En La Tierra del Toro, no somos de efemérides, pero en esta ocasión y bajo la situación excepcional que vive el país, merece la pena echar la vista atrás y recordar el gesto del torero de Orduña el 29 de marzo de 2105, en la plaza de toros de Las Ventas (Ese día por el calendario litúrgico, fue Domingo de Ramos)

Fandiño realizó un gesto histórico aunque no culminado. Quizá ahora eso sea lo de menos. Pero efectivamente, tuvo la generosidad de encerrarse en solitario con seis toros de diferentes ganaderías y en consecuencia de diversos encastes. El cartel de «No hay billetes» presidió la taquilla de la plaza de toros.

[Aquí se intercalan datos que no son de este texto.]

### config.mk
export PLATFORM = sky130hd
export DESIGN_NAME = conv1_feed_ctrl
export DESIGN_NICKNAME = d
export VERILOG_FILES = /design/src/rtl/conv1_feed_ctrl.sv
export SDC_FILE = /design/constraint.sdc
export NUM_CORES = 1
export LEC_CHECK = 0
export BUFFER_PORTS_ARGS = -buffer_cell sky130_fd_sc_hd__buf_2
export CELL_PAD_IN_SITES_DETAIL_PLACEMENT = 1
export CELL_PAD_IN_SITES_GLOBAL_PLACEMENT = 2
export CORE_ASPECT_RATIO = 0.6
export CORE_MARGIN = 2
export CORE_UTILIZATION = 30
export DETAILED_ROUTE_END_ITERATION = 16
export GPL_ROUTABILITY_DRIVEN = 0
export PLACE_DENSITY = 0.73
export SETUP_SLACK_MARGIN = 0.4
export SLEW_MARGIN = 20
export SYNTH_ARGS = -nofsm -noshare
export SYNTH_HDL_FRONTEND = slang
export SYNTH_SLANG_ARGS = --single-unit
### constraint.sdc
create_clock -name clk -period 1.9 [get_ports clk]
set_input_delay 0.095 -clock clk [delete_from_list [all_inputs] [get_ports clk]]
set_output_delay 0.095 -clock clk [all_outputs]
set_load 0.01 [all_outputs]
### src/rtl/conv1_feed_ctrl.sv
// Purpose : streams one raster-order image frame from pixel memory into a 3x3 line buffer and counts the returned windows.
// Latency : a read issued in cycle t appears on pix_valid/pix_data in cycle t+2; done follows frame completion by one cycle.
// Backpr. : stall only withholds new memory reads; pixels already in the read pipeline are always delivered.
//
// Ports:
//   clk, rst_n          clock (rising edge) and asynchronous active-low reset
//   start               frame request, only honoured in IDLE
//   stall               downstream hold, suppresses new fetches in FETCH
//   mem_rd_en/mem_addr  pixel memory read strobe and raster-order address
//   mem_rdata           read data, valid the cycle after mem_rd_en
//   pix_valid/pix_data  pixel stream into the line buffer
//   win_valid           window strobe returned by the line buffer
//   win_cnt             windows counted in the current frame (saturates)
//   busy, done, err     FETCH/DRAIN indicator, frame-complete pulse, sticky error
module conv1_feed_ctrl #(
    parameter int WIDTH   = 28,
    parameter int HEIGHT  = 28,
    parameter int ADDR_W  = $clog2(WIDTH * HEIGHT),
    parameter int TIMEOUT = 15
) (
    input  logic              clk,
    input  logic              rst_n,
    input  logic              start,
    input  logic              stall,
    output logic              mem_rd_en,
    output logic [ADDR_W-1:0] mem_addr,
    input  logic [7:0]        mem_rdata,
    output logic              pix_valid,
    output logic [7:0]        pix_data,
    input  logic              win_valid,
    output logic [9:0]        win_cnt,
    output logic              busy,
    output logic              done,
    output logic              err
);

    localparam int                TMO_W     = (TIMEOUT < 1) ? 1 : $clog2(TIMEOUT + 1);
    localparam logic [ADDR_W-1:0] LAST_ADDR = ADDR_W'(WIDTH * HEIGHT - 1);
    localparam logic [9:0]        N_WIN     = 10'((WIDTH - 2) * (HEIGHT - 2));
    localparam logic [TMO_W-1:0]  TMO_MAX   = TMO_W'(TIMEOUT);

    typedef enum logic [1:0] {
        IDLE  = 2'd0,
        FETCH = 2'd1,
        DRAIN = 2'd2,
        DONE  = 2'd3
    } state_t;

    state_t           state;
    state_t           state_next;
    logic             rd_q;        // mem_rdata is valid this cycle
    logic [TMO_W-1:0] tmo;
    logic             accept;      // start taken in IDLE: frame initialisation
    logic             in_frame;
    logic             win_hit;
    logic             win_full;
    logic [9:0]       cnt_next;
    logic             tmo_hit;

    assign accept   = (state == IDLE) && start;
    assign in_frame = (state == FETCH) || (state == DRAIN);
    assign win_hit  = win_valid && in_frame;
    assign win_full = (win_cnt == N_WIN);
    // Count including this cycle's window, saturating at the expected total.
    assign cnt_next = (win_hit && !win_full) ? (win_cnt + 10'd1) : win_cnt;
    // Completion in the same cycle as the timeout takes priority over the error.
    assign tmo_hit  = (state == DRAIN) && (cnt_next != N_WIN) && (tmo == TMO_MAX);

    always_ff @(posedge clk or negedge rst_n) begin
        if (!rst_n) begin
            state <= IDLE;
        end else begin
            state <= state_next;
        end
    end

    always_comb begin
        state_next = state;
        mem_rd_en  = 1'b0;
        case (state)
            IDLE: begin
                if (start) begin
                    state_next = FETCH;
                end
            end
            FETCH: begin
                mem_rd_en = !stall;
                if (!stall && (mem_addr == LAST_ADDR)) begin
                    state_next = DRAIN;
                end
            end
            DRAIN: begin
                if ((cnt_next == N_WIN) || tmo_hit) begin
                    state_next = DONE;
                end
            end
            DONE: begin
                state_next = IDLE;
            end
            default: begin
                state_next = IDLE;
            end
        endcase
    end

    always_ff @(posedge clk or negedge rst_n) begin
        if (!rst_n) begin
            mem_addr  <= '0;
            rd_q      <= 1'b0;
            pix_valid <= 1'b0;
            pix_data  <= 8'd0;
            win_cnt   <= 10'd0;
            err       <= 1'b0;
            tmo       <= '0;
            busy      <= 1'b0;
            done      <= 1'b0;
        end else begin
            // Address stops on the last pixel rather than wrapping.
            if (accept) begin
                mem_addr <= '0;
            end else if (mem_rd_en && (mem_addr != LAST_ADDR)) begin
                mem_addr <= mem_addr + ADDR_W'(1);
            end

            // Two-stage read pipeline, independent of state and stall.
            rd_q      <= mem_rd_en;
            pix_valid <= rd_q;
            pix_data  <= rd_q ? mem_rdata : 8'd0;

            if (accept) begin
                win_cnt <= 10'd0;
            end else begin
                win_cnt <= cnt_next;
            end

            if (accept) begin
                err <= 1'b0;
            end else if ((win_hit && win_full) || tmo_hit) begin
                err <= 1'b1;
            end

            if (accept) begin
                tmo <= '0;
            end else if (state == DRAIN) begin
                tmo <= tmo + TMO_W'(1);
            end

            busy <= (state_next == FETCH) || (state_next == DRAIN);
            done <= (state_next == DONE);
        end
    end

endmodule

## After elaboration in Yosys (flattened, before gate mapping)

Index checks and enable logic that the tools add are counted.

| word-level totals | value |
|---|---|
| latch bits | 0 |
| bits in read-only memories | 0 |
| memories kept | 0 |
| memory bits (writable) | 0 |
| output and inout port bits | 33 |
| register bits | 39 |
| logic and storage cells | 57 |
| input bits | 13 |

| operators by class | value |
|---|---|
| reductions and logical operators | 18 |
| eq/ne operators | 12 |
| $mul | 0 |
| div/mod/pow operators | 0 |
| bitwise gates (word level) | 0 |
| muxes and demuxes | 14 |
| shift operators | 0 |
| $lt $le $gt $ge | 0 |
| add/subtract/negate cells | 3 |

Operators with widths:

| operator | count |
|---|---|
| 2-to-1 mux 10 bit | 4 |
| == test 10 bit, second input constant | 3 |
| adder 10 x 1 -> 10 bit, second input constant | 2 |
| != test 10 bit, second input constant | 2 |
| == test 2 bit, second input constant | 4 |
| logical AND 1 bit | 8 |
| 2-to-1 mux 4 bit | 2 |
| 2-to-1 mux 8 bit | 1 |
| one-hot mux 2 bit (4 select lines) | 1 |
| 2-to-1 mux 2 bit | 3 |
| nonzero test 2 bit | 3 |
| adder 4 x 1 -> 4 bit, second input constant | 1 |
| == test 2 x 1 -> 1 bit, second input constant | 2 |
| == test 4 bit, second input constant | 1 |
| logical OR 1 bit | 4 |
| 2-to-1 mux 1 bit | 3 |
| logical NOT 1 bit | 2 |
| logical NOT 2 bit | 1 |

## Depth between registers and ports, before layout

Gate-level depths: netlist (run 1).

| logic depth | value |
|---|---|
| depth in word-level cells | 13 |
| depth in mapped cells | 8 |
| mapped depth without buffers | 8 |

## Worst setup path after synthesis (run 1)

No wires, ideal clock.

| timing | value |
|---|---|
| kind | reg-to-reg |
| start point | reg win_cnt[0] |
| end point | reg busy |
| slack | -0.172 ns |
| setup time | 0.126 ns |
| buffers on the path | 0 |
| cell stages (with the launch flop) | 9 |
| arrival | 1.946 ns |
| cells stage by stage | dfrtp_1 inv_1 ha_1 and4b_4 a31oi_4 nor3b_2 o2111ai_1 a21oi_1 ha_1 |

| on the way | value |
|---|---|
| cells in the longest elaborated chain, start to end | 12 |

RTL lines:

| item | line | text |
|---|---|---|
| from (decl) | 31 | `output logic [9:0] win_cnt,` |
| from (signal assigned) | 133 | `win_cnt <= cnt_next;` |
| parallel branches: the longest is 3 deep, another holds adder 10 x 1 -> 10 bit | - |  |
| 2-to-1 mux 10 bit (*) | 65 | `assign cnt_next = (win_hit && !win_full) ? (win_cnt + 10'd1) : win_cnt;` |
| != test 10 bit | 67 | `assign tmo_hit = (state == DRAIN) && (cnt_next != N_WIN) && (tmo == TMO_MAX);` |
| logical AND 1 bit (2 in series) | 67 |  |
| logical OR 1 bit (*) | 93 | `if ((cnt_next == N_WIN) \|\| tmo_hit) begin` |
| 2-to-1 mux 2 bit (*) | 93 |  |
| one-hot mux 2 bit (4 select lines) (*) | 80 | `case (state)` |
| named net state_next[0] | 50 | `state_t state_next;` |
| == test 2 x 1 -> 1 bit or == test 2 bit (tied branches) | 148 | `busy <= (state_next == FETCH) \|\| (state_next == DRAIN);` |
| logical OR 1 bit (*) | 148 |  |
| to (signal assigned) | 148 |  |
| to (decl) | 32 | `output logic busy,` |

Mark *: on every way through the listed nets, which the timed path passes.
A chain may end at the register's enable or synchronous reset.

## Worst setup path in the final report (run 1)

| timing | value |
|---|---|
| start point | reg state[0] |
| end point | reg busy |

| on the way | value |
|---|---|
| cells in the longest elaborated chain, start to end | 13 |

RTL lines:

| item | line | text |
|---|---|---|
| from (decl) | 49 | `state_t state;` |
| from (signal assigned) | 73 | `state <= state_next;` |
| == test 2 x 1 -> 1 bit or == test 2 bit (tied branches) | 61, 80, 67 |  |
| logical OR 1 bit | 61 | `assign in_frame = (state == FETCH) \|\| (state == DRAIN);` |
| logical AND 1 bit | 62 | `assign win_hit = win_valid && in_frame;` |
| logical AND 1 bit | 65 |  |
| 2-to-1 mux 10 bit | 65 |  |
| != test 10 bit | 67 |  |
| logical AND 1 bit (2 in series) | 67 |  |
| logical OR 1 bit | 93 |  |
| 2-to-1 mux 2 bit | 93 |  |
| one-hot mux 2 bit (4 select lines) (*) | 80 |  |
| named net state_next[0] | 50 |  |
| == test 2 x 1 -> 1 bit or == test 2 bit (tied branches) | 148 |  |
| logical OR 1 bit (*) | 148 |  |

The timed path passes the listed nets; every way through them passes the cells marked *.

Habían catalogado la corrida del Domingo de Ramos de histórica antes de que sonasen clarines y timbales, y de que Iván de gris plomo trenzase el paseíllo en solitario. Eso siempre lo guardaremos en lo más profundo del corazón.

Iván marcó el ritmo de varias temporadas, siendo noticia y titular en los medios de comunicación taurinos y genéricos. Fue un torero generoso que intentó escalar a lo más alto del escalafón, y sin escatimar en esfuerzos. Hoy, nos deja ese recuerdo con sabor agridulce, de lo que pudo ser y no fue.